(Dataset records Opens)

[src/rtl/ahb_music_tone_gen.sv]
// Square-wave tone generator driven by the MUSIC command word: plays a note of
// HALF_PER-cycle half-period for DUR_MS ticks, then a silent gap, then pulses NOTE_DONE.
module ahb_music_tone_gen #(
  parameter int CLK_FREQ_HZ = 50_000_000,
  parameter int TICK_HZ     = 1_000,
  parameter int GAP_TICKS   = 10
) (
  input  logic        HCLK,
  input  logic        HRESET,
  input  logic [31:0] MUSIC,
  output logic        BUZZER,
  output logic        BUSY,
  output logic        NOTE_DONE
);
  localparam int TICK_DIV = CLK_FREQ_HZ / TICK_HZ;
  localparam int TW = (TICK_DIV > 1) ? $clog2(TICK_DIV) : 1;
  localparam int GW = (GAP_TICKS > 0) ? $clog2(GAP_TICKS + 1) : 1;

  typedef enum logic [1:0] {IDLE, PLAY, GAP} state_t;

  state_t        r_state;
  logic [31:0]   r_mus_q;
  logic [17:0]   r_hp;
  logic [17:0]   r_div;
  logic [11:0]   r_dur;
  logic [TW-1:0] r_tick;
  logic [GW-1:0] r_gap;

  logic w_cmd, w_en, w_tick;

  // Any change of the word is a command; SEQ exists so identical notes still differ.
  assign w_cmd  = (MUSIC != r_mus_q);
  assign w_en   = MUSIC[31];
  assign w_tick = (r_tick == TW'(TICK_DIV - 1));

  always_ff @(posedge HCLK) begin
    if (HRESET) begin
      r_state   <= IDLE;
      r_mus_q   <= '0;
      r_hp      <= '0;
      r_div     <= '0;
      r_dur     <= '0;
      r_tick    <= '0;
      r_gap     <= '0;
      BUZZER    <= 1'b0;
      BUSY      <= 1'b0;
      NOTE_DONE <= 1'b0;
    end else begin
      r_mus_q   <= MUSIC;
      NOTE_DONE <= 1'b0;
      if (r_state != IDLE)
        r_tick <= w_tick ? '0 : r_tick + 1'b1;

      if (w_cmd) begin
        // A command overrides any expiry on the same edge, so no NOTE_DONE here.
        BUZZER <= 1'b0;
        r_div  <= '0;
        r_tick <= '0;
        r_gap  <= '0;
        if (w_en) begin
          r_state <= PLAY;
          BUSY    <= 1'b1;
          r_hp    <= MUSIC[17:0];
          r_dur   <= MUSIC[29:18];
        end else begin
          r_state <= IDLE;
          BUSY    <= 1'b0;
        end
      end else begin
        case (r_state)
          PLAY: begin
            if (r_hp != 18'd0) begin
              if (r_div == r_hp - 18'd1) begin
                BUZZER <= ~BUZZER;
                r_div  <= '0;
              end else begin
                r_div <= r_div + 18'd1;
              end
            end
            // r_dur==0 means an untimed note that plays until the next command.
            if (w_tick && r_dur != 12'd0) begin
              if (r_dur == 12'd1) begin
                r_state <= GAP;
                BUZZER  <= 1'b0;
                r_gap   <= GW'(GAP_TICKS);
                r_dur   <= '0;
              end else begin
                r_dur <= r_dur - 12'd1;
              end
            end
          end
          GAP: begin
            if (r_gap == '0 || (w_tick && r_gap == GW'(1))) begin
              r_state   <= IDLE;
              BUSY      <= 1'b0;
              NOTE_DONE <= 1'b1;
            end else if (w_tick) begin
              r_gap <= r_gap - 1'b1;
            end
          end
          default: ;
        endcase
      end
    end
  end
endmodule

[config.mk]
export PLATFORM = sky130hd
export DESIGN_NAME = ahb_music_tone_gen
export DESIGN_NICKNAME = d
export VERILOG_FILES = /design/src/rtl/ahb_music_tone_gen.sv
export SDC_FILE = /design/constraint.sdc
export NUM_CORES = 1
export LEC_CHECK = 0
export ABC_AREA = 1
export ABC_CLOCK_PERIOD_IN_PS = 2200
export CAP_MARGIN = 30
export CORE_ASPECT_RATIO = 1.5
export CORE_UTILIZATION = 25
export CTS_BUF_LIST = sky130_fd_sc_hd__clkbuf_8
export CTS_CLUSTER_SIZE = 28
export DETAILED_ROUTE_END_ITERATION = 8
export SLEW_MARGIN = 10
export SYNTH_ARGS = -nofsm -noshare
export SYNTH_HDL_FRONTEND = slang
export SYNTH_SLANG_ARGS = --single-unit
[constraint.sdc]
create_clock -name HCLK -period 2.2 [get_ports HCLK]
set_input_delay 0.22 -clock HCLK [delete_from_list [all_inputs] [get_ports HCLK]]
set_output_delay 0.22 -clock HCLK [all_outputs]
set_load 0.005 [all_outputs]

(Dataset records Closes)
(Dataset records Opens)

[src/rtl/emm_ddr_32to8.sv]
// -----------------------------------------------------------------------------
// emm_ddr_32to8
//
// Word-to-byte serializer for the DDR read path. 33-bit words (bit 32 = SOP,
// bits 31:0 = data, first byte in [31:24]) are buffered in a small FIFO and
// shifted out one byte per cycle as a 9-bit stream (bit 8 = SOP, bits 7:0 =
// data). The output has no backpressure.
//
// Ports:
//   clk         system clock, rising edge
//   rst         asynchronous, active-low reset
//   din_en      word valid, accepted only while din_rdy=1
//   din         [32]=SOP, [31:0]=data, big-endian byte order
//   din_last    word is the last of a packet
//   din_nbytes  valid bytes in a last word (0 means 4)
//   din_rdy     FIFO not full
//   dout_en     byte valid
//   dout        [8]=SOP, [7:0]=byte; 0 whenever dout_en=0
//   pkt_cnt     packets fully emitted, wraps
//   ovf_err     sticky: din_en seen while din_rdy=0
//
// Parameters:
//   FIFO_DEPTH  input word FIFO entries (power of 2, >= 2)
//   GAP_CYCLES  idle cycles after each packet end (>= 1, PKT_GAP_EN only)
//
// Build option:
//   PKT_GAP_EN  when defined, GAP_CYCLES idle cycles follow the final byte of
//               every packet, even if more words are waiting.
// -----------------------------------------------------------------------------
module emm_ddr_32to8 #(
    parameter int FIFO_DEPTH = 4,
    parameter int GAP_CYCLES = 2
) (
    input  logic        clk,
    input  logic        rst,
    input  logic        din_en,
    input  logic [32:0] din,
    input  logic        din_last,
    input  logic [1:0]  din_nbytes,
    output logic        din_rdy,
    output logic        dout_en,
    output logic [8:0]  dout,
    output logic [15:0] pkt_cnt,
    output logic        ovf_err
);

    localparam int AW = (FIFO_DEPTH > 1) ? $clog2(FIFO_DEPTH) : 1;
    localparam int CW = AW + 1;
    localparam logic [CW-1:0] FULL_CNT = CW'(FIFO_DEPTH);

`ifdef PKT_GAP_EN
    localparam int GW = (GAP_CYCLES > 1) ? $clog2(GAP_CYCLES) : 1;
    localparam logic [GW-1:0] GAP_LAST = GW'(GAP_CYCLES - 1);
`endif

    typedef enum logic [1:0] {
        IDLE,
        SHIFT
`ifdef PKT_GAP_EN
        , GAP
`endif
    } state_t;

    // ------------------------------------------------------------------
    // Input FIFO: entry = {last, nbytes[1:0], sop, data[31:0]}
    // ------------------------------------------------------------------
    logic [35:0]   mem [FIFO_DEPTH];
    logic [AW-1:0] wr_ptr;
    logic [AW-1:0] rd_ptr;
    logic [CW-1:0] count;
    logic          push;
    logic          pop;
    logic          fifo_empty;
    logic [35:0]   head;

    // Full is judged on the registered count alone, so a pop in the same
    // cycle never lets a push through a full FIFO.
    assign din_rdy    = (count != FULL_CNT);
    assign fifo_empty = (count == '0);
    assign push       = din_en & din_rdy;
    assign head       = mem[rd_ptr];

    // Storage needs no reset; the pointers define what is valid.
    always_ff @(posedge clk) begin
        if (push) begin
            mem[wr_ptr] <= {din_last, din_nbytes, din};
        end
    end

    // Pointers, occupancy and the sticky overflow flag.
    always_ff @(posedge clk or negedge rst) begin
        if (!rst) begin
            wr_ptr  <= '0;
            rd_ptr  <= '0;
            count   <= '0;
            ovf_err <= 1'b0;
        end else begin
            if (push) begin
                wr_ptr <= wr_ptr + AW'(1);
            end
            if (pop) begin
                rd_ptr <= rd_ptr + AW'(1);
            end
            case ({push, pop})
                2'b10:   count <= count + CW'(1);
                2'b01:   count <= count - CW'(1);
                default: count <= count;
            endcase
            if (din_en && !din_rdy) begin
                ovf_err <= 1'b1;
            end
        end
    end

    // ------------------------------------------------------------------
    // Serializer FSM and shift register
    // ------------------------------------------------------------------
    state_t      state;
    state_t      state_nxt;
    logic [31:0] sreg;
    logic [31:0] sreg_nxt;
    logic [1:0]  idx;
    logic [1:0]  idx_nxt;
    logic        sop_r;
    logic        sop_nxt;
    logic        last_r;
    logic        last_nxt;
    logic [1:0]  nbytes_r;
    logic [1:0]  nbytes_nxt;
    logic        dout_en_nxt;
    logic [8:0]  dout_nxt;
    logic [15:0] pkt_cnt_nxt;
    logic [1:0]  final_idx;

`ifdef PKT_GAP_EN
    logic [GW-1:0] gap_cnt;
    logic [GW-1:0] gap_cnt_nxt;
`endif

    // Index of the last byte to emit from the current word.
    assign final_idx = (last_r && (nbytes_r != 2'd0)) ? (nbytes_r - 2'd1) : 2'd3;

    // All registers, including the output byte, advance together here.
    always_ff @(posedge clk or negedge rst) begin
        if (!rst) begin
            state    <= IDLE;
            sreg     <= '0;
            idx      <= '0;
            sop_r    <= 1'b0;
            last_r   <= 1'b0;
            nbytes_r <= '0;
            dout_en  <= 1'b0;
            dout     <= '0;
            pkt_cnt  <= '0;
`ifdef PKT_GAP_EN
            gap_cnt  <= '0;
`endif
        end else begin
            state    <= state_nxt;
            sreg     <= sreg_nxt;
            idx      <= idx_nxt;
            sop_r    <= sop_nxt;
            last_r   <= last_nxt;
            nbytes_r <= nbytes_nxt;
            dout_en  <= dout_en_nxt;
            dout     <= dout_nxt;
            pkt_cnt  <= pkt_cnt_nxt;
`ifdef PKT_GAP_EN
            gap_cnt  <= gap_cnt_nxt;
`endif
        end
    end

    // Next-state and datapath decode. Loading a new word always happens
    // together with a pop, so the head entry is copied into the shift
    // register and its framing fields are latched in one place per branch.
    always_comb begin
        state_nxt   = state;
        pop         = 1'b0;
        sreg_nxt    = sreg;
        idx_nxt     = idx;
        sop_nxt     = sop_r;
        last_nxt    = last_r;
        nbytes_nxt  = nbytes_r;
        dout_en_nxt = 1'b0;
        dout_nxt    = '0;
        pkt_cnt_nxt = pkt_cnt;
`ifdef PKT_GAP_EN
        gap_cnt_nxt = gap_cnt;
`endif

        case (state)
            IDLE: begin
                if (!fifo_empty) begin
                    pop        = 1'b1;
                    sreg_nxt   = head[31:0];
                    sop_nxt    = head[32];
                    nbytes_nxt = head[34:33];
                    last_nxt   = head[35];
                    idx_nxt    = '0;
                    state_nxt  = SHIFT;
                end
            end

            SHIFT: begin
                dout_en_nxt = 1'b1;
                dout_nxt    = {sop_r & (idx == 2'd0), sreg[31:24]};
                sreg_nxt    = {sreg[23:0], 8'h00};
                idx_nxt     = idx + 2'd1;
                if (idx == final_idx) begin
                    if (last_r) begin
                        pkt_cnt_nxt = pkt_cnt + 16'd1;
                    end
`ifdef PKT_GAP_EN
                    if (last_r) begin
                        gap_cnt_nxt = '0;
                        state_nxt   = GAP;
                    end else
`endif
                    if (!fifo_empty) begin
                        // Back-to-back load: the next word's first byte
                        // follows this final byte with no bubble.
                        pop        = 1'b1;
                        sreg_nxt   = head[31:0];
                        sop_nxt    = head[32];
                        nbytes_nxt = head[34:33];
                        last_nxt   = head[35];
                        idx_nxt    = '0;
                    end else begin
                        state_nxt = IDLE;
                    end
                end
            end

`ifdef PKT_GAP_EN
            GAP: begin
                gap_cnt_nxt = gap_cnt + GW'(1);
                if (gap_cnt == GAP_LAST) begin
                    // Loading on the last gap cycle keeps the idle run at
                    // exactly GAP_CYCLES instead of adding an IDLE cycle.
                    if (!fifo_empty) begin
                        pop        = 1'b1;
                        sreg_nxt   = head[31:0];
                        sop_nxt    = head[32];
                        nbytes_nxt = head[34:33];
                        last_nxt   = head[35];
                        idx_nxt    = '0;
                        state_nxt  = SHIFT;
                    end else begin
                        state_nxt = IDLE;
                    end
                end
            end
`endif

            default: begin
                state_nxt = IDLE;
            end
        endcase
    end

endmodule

(Dataset records Closes)
(Dataset records Opens)

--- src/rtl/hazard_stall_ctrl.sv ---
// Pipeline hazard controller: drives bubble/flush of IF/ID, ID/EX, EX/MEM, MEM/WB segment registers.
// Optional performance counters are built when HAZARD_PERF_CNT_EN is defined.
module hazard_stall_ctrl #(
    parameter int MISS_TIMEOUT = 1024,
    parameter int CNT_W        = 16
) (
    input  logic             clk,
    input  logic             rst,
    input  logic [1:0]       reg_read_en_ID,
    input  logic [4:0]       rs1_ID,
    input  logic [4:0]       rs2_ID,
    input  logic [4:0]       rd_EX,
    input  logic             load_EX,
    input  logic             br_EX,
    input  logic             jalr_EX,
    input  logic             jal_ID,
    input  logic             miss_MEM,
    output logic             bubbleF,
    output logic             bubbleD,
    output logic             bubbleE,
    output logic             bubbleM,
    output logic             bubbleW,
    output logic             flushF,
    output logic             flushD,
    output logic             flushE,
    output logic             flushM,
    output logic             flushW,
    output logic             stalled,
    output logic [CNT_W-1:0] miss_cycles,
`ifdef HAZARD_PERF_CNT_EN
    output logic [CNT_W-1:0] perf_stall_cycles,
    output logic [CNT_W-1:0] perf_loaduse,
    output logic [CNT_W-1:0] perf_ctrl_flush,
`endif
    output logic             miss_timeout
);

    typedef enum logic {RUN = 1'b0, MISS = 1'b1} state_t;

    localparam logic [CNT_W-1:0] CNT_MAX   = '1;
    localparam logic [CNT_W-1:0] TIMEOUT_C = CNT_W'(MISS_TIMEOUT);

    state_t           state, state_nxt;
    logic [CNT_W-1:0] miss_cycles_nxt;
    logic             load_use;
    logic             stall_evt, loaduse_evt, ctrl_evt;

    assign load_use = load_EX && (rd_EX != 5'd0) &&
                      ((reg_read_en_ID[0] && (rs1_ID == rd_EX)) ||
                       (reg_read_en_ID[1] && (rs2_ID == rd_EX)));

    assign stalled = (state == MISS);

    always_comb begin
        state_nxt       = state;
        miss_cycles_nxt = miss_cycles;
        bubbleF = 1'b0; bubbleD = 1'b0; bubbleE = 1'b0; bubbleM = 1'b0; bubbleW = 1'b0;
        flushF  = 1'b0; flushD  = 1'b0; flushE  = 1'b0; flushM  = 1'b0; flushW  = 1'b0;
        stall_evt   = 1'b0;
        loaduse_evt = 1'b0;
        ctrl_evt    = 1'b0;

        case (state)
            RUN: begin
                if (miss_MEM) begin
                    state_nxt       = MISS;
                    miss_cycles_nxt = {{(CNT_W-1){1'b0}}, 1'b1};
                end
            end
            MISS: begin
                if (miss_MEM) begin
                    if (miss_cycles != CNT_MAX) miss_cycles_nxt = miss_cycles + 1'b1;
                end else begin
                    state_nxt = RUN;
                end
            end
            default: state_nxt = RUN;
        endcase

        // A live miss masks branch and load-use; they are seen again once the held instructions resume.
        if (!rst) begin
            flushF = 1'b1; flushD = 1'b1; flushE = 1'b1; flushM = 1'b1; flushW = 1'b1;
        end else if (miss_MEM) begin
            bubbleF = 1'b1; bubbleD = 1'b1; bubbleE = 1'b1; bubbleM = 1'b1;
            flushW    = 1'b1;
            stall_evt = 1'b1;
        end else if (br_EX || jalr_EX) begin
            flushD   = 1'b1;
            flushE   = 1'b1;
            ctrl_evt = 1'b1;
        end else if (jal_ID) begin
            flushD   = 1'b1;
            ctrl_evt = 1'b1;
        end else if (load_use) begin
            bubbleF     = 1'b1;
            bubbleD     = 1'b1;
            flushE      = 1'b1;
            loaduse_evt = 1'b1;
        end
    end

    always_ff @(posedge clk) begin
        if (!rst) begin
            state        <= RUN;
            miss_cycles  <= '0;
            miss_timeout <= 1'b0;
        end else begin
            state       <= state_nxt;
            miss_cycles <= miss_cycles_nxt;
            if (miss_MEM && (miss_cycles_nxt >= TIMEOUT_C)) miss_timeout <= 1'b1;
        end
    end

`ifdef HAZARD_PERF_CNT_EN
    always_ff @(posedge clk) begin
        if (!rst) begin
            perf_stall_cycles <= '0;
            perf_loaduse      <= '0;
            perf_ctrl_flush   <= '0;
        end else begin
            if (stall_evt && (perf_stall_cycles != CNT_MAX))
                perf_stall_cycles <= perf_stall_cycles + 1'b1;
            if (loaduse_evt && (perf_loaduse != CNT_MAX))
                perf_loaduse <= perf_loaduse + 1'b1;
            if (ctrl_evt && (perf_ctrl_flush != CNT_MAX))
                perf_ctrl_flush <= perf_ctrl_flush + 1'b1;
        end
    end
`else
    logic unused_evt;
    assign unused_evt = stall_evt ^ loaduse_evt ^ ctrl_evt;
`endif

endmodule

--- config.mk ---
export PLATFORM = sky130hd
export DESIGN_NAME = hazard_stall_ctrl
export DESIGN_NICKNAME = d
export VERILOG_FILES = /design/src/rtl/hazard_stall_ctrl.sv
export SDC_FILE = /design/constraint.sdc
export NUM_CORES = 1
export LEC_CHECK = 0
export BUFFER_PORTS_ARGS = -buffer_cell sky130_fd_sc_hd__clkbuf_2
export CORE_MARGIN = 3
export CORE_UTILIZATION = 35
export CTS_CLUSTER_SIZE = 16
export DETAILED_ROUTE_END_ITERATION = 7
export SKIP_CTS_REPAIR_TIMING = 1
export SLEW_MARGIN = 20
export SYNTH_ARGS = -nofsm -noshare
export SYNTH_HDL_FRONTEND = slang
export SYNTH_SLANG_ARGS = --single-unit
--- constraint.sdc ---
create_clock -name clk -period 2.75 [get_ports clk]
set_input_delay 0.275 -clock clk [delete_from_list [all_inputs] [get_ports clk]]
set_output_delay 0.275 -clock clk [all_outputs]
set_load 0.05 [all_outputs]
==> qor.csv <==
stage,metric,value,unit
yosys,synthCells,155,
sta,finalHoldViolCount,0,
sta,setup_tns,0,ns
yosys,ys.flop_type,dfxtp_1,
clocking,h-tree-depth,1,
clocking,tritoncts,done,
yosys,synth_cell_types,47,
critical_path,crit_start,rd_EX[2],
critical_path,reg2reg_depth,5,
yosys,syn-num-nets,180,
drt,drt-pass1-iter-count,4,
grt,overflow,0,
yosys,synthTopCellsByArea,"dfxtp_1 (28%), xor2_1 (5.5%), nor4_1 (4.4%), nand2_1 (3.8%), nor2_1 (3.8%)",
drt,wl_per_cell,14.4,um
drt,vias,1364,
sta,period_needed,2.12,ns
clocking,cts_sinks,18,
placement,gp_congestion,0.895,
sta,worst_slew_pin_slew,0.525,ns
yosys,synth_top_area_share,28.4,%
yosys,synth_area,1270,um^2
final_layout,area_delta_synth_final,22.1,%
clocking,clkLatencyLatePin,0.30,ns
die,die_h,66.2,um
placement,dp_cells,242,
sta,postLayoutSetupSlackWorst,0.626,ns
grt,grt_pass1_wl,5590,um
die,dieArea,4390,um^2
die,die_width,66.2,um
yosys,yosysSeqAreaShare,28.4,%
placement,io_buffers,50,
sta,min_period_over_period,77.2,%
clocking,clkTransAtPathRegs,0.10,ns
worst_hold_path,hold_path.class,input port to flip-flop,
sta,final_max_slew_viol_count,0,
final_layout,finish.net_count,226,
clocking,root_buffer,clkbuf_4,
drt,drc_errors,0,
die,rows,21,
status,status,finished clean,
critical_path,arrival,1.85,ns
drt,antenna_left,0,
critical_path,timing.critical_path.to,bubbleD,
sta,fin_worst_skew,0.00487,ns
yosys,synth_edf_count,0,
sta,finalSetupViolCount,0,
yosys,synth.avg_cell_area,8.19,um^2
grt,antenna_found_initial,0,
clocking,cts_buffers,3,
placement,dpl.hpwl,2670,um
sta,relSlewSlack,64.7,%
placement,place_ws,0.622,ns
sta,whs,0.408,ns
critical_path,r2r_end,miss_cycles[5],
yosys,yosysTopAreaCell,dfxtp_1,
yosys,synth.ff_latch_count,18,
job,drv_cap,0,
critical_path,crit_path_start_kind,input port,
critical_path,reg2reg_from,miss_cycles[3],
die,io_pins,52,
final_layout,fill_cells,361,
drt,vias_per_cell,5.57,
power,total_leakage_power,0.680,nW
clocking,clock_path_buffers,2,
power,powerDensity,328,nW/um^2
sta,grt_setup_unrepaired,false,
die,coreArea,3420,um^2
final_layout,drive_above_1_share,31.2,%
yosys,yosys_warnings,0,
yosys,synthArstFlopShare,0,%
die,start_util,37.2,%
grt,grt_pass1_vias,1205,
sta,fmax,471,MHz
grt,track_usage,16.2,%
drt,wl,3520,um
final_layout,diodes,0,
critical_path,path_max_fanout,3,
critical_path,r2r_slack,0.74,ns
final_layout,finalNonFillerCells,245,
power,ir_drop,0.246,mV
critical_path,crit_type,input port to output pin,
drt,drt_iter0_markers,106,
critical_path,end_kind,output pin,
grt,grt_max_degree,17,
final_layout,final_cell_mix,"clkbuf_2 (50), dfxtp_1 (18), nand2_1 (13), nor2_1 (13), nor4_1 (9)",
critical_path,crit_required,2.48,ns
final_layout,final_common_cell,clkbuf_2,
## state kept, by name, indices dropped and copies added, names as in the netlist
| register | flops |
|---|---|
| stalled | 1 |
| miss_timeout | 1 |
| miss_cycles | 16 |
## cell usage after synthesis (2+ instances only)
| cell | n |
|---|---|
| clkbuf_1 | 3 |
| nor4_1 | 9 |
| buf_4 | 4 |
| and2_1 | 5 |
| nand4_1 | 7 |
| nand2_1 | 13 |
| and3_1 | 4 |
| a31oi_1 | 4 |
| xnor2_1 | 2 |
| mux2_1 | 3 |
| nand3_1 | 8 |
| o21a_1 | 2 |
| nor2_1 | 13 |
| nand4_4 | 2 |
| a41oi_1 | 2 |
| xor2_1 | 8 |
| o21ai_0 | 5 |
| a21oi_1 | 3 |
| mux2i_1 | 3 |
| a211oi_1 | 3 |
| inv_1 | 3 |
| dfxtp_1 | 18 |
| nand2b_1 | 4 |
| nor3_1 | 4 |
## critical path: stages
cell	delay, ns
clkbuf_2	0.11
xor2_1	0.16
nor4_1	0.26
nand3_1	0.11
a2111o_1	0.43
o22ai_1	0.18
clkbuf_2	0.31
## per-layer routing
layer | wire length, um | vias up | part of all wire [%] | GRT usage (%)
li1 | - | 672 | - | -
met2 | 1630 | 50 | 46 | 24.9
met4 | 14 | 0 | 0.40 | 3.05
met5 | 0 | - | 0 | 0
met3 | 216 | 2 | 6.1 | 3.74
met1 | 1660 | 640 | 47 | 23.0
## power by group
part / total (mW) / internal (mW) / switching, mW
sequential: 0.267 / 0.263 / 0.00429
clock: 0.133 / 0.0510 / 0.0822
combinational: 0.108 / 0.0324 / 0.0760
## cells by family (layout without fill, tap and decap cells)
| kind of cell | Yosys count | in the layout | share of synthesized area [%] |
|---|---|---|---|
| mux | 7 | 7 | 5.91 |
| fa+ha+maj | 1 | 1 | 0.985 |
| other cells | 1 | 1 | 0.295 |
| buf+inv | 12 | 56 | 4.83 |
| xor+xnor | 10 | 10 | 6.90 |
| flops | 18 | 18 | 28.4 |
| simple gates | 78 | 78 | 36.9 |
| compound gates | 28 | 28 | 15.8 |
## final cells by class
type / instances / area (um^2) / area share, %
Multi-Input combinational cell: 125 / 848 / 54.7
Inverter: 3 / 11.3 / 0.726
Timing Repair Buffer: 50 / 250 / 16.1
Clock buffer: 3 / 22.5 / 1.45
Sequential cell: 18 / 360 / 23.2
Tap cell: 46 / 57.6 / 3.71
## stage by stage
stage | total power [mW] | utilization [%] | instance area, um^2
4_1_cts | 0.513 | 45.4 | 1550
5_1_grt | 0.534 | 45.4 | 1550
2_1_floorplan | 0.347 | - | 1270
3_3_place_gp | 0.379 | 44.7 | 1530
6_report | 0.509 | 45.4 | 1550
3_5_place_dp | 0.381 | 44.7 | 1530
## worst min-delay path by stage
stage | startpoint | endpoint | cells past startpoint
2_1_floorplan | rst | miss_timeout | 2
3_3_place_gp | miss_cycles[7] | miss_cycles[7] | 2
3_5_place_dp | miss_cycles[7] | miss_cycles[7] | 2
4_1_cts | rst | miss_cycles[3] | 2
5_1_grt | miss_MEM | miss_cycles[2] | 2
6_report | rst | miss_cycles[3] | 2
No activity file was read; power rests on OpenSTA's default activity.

(Dataset records Closes)

[Task to carry out] Each line in the listing either holds the word "push" or does not. Report how many do, as a bare number.

[Written response] 6